Extract every entry word for word.

** Information shown follows **

<file path="config.mk">
export PLATFORM = sky130hd
export DESIGN_NAME = rf_stream_ctrl_flat
export DESIGN_NICKNAME = d
export VERILOG_FILES = /design/src/rtl/rf_stream_if.sv /design/src/rtl/rf_stream_ctrl.sv /design/src/flat_wrapper.sv
export SDC_FILE = /design/constraint.sdc
export NUM_CORES = 1
export LEC_CHECK = 0
export CAP_MARGIN = 10
export CORE_MARGIN = 3
export CORE_UTILIZATION = 39
export CTS_CLUSTER_SIZE = 25
export DETAILED_ROUTE_END_ITERATION = 8
export PLACE_DENSITY_LB_ADDON = 0.25
export REMOVE_ABC_BUFFERS = 1
export SLEW_MARGIN = 20
export SYNTH_ARGS = -nofsm -noshare
export SYNTH_HDL_FRONTEND = slang
export SYNTH_SLANG_ARGS = --single-unit
</file>
<file path="constraint.sdc">
create_clock -name clk_i -period 2.9 [get_ports clk_i]
set_clock_uncertainty 0.05 [all_clocks]
set_input_delay 0.29 -clock clk_i [delete_from_list [all_inputs] [get_ports clk_i]]
set_output_delay 0.29 -clock clk_i [all_outputs]
set_load 0.1 [all_outputs]
</file>
==> src/rtl/adder_window_accum_if.sv <==
// Sample/result bundle for adder_window_accum: sample strobe and controls in,
// registered sum and window status out.
interface adder_window_accum_if #(
  parameter int WIDTH = 8,
  parameter int DEPTH = 4,
  parameter int ACC_W = 16
) ();
  localparam int CNT_W = $clog2(DEPTH) + 1;

  logic             in_valid;
  logic [WIDTH-1:0] in_data;
  logic             mode;
  logic             clear;
  logic             sum_valid;
  logic [ACC_W-1:0] sum;
  logic             sat;
  logic [CNT_W-1:0] fill_count;
  logic             window_full;

  modport master (
    output in_valid, in_data, mode, clear,
    input  sum_valid, sum, sat, fill_count, window_full
  );

  modport slave (
    input  in_valid, in_data, mode, clear,
    output sum_valid, sum, sat, fill_count, window_full
  );
endinterface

** End of Information shown **

• [Expected answer]
<file path="config.mk">
export PLATFORM = sky130hd
export DESIGN_NAME = rf_stream_ctrl_flat
export DESIGN_NICKNAME = d
export VERILOG_FILES = /design/src/rtl/rf_stream_if.sv /design/src/rtl/rf_stream_ctrl.sv /design/src/flat_wrapper.sv
export SDC_FILE = /design/constraint.sdc
export NUM_CORES = 1
export LEC_CHECK = 0
export CAP_MARGIN = 10
export CORE_MARGIN = 3
export CORE_UTILIZATION = 39
export CTS_CLUSTER_SIZE = 25
export DETAILED_ROUTE_END_ITERATION = 8
export PLACE_DENSITY_LB_ADDON = 0.25
export REMOVE_ABC_BUFFERS = 1
export SLEW_MARGIN = 20
export SYNTH_ARGS = -nofsm -noshare
export SYNTH_HDL_FRONTEND = slang
export SYNTH_SLANG_ARGS = --single-unit
</file>
<file path="constraint.sdc">
create_clock -name clk_i -period 2.9 [get_ports clk_i]
set_clock_uncertainty 0.05 [all_clocks]
set_input_delay 0.29 -clock clk_i [delete_from_list [all_inputs] [get_ports clk_i]]
set_output_delay 0.29 -clock clk_i [all_outputs]
set_load 0.1 [all_outputs]
</file>
==> src/rtl/adder_window_accum_if.sv <==
// Sample/result bundle for adder_window_accum: sample strobe and controls in,
// registered sum and window status out.
interface adder_window_accum_if #(
  parameter int WIDTH = 8,
  parameter int DEPTH = 4,
  parameter int ACC_W = 16
) ();
  localparam int CNT_W = $clog2(DEPTH) + 1;

  logic             in_valid;
  logic [WIDTH-1:0] in_data;
  logic             mode;
  logic             clear;
  logic             sum_valid;
  logic [ACC_W-1:0] sum;
  logic             sat;
  logic [CNT_W-1:0] fill_count;
  logic             window_full;

  modport master (
    output in_valid, in_data, mode, clear,
    input  sum_valid, sum, sat, fill_count, window_full
  );

  modport slave (
    input  in_valid, in_data, mode, clear,
    output sum_valid, sum, sat, fill_count, window_full
  );
endinterface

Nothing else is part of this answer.